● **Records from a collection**
╭──

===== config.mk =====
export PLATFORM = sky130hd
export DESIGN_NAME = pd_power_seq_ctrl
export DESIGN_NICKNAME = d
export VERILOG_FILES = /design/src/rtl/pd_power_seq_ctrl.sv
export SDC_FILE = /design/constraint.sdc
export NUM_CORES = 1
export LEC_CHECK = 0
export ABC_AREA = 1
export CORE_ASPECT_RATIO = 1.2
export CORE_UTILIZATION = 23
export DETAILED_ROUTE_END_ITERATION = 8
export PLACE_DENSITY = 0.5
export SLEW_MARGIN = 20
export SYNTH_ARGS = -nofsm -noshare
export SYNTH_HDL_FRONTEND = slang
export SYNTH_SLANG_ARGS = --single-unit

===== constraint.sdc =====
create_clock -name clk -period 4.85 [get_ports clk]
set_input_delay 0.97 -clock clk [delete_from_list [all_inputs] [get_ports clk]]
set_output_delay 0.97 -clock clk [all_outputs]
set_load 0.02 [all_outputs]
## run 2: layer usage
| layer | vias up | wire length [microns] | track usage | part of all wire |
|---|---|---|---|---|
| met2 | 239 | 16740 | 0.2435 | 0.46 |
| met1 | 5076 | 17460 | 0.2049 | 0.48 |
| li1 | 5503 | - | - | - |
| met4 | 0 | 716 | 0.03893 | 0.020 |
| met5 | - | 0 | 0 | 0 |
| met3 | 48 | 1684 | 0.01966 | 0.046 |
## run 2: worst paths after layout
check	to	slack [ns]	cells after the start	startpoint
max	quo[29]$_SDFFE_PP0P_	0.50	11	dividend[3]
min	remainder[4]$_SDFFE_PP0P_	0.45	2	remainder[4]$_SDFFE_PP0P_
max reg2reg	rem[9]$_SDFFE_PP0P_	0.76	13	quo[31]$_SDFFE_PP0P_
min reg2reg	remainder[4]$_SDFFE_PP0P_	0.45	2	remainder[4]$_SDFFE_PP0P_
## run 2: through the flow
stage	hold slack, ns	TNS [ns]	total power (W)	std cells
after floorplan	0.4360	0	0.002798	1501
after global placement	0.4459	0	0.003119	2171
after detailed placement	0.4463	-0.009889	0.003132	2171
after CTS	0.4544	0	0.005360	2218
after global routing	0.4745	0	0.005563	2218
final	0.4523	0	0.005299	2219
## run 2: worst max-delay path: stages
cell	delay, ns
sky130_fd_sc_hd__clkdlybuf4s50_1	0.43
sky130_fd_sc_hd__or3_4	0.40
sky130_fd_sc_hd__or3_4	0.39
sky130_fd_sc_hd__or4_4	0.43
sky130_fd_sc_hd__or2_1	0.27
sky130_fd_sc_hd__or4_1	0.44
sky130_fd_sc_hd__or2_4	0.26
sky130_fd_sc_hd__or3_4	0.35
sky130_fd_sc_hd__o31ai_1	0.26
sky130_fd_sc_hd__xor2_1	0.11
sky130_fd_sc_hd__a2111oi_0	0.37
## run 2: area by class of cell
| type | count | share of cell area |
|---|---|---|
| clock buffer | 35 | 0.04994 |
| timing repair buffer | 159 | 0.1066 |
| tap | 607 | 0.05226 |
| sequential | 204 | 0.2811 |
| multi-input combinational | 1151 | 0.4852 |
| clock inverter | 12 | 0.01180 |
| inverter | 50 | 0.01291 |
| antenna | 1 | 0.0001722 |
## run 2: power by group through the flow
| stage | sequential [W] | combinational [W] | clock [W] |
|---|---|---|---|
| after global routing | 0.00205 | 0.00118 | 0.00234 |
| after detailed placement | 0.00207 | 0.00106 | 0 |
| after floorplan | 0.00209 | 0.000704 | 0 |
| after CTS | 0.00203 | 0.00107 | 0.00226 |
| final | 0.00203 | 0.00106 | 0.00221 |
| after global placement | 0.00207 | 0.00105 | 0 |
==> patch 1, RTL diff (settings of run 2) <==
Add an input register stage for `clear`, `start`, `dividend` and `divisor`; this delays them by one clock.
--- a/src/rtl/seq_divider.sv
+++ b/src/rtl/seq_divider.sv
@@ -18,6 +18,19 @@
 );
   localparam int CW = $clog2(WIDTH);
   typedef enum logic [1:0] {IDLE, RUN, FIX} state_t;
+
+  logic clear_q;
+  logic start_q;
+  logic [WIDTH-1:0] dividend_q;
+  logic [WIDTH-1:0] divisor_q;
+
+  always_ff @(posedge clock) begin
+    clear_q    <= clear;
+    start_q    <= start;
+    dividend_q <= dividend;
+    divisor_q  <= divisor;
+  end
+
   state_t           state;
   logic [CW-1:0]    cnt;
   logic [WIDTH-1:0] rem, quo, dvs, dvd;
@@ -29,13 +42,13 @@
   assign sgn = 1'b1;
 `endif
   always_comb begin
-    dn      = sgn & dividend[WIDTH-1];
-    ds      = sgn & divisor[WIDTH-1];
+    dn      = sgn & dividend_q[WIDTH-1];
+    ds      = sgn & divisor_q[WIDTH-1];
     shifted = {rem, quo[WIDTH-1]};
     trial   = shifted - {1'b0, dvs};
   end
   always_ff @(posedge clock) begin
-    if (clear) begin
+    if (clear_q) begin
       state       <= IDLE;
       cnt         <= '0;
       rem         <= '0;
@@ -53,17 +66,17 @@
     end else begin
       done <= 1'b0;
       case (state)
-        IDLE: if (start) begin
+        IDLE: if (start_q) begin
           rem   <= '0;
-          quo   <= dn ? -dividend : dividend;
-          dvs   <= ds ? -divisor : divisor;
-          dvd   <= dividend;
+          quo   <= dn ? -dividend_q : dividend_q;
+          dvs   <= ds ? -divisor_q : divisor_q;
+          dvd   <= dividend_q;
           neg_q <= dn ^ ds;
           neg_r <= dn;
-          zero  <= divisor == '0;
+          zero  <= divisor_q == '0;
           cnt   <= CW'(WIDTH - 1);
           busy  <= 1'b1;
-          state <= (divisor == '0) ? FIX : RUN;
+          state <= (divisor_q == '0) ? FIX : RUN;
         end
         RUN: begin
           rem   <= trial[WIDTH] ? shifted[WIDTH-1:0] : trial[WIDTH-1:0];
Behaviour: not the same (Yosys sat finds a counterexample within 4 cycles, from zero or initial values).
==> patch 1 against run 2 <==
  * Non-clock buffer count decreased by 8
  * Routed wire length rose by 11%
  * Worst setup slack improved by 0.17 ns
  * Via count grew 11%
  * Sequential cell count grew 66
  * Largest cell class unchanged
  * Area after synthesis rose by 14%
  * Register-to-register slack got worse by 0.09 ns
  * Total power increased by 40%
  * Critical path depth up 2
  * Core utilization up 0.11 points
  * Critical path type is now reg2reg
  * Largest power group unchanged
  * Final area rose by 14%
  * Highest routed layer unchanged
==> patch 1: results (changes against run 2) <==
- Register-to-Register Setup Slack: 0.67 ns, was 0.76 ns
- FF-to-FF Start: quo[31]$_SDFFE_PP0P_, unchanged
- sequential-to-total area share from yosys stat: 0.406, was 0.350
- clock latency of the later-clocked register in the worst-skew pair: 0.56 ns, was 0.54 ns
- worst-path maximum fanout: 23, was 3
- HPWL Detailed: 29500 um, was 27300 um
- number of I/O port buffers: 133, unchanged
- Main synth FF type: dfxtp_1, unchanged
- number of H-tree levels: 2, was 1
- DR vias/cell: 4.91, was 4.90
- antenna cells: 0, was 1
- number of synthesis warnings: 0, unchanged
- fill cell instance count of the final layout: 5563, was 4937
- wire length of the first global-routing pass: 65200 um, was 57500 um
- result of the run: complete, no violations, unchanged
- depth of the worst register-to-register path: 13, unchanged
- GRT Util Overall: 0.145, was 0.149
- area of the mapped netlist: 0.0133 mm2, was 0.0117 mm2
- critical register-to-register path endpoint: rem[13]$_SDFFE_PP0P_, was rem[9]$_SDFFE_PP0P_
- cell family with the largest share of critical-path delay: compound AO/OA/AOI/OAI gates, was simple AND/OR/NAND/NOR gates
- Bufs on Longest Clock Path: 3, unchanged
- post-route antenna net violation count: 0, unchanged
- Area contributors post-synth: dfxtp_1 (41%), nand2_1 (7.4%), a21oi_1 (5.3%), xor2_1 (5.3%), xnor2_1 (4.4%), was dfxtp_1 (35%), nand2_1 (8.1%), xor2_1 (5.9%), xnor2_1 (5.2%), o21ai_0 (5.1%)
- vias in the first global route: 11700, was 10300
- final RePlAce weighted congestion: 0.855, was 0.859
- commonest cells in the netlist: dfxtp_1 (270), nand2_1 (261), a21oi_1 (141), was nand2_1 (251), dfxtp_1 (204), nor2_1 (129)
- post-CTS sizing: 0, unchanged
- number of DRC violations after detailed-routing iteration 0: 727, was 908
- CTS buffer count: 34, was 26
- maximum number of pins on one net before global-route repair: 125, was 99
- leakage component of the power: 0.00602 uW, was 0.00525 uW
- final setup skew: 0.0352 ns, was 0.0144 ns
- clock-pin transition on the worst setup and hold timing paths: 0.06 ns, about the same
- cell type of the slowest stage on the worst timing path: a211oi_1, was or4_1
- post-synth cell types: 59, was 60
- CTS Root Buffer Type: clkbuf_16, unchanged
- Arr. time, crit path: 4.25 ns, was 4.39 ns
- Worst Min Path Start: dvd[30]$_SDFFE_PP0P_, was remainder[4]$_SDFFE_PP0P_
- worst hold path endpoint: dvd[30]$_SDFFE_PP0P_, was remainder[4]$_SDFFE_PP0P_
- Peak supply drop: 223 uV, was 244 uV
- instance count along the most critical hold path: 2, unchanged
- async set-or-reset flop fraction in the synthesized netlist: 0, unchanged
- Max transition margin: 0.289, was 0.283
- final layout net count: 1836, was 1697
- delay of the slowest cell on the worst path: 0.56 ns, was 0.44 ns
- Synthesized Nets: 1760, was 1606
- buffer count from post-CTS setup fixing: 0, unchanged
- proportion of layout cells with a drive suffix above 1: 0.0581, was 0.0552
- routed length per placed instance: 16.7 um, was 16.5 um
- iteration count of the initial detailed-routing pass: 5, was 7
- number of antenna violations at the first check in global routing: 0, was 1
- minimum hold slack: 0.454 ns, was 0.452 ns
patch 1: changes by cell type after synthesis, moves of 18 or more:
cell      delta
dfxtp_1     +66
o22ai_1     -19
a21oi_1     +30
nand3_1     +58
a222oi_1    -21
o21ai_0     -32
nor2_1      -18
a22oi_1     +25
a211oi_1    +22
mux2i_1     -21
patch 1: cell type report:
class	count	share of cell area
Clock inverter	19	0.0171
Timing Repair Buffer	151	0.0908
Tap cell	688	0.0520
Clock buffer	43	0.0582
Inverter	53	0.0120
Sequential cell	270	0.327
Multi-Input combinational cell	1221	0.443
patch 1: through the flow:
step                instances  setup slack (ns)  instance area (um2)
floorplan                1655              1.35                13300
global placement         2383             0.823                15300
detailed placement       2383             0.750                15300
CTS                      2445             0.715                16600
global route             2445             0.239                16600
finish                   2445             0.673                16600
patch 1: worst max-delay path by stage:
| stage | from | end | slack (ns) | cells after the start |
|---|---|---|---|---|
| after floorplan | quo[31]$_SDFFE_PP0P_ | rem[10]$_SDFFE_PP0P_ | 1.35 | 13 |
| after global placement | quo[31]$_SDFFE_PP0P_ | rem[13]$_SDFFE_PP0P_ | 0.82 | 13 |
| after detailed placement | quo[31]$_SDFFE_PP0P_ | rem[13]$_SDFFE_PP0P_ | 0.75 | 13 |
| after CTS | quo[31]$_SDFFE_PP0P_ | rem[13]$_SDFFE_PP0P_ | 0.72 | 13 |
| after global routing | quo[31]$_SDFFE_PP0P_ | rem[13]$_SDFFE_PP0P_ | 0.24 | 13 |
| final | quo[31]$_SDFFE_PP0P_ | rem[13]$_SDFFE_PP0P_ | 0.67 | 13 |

╰──

● **Problem requirements**
Only the lines above starting at the line that holds "- area of the" and ending at the line that holds "- post-route antenna" are to be repeated, exactly and in full.

● **Output of the exercise**
- area of the mapped netlist: 0.0133 mm2, was 0.0117 mm2
- critical register-to-register path endpoint: rem[13]$_SDFFE_PP0P_, was rem[9]$_SDFFE_PP0P_
- cell family with the largest share of critical-path delay: compound AO/OA/AOI/OAI gates, was simple AND/OR/NAND/NOR gates
- Bufs on Longest Clock Path: 3, unchanged
- post-route antenna net violation count: 0, unchanged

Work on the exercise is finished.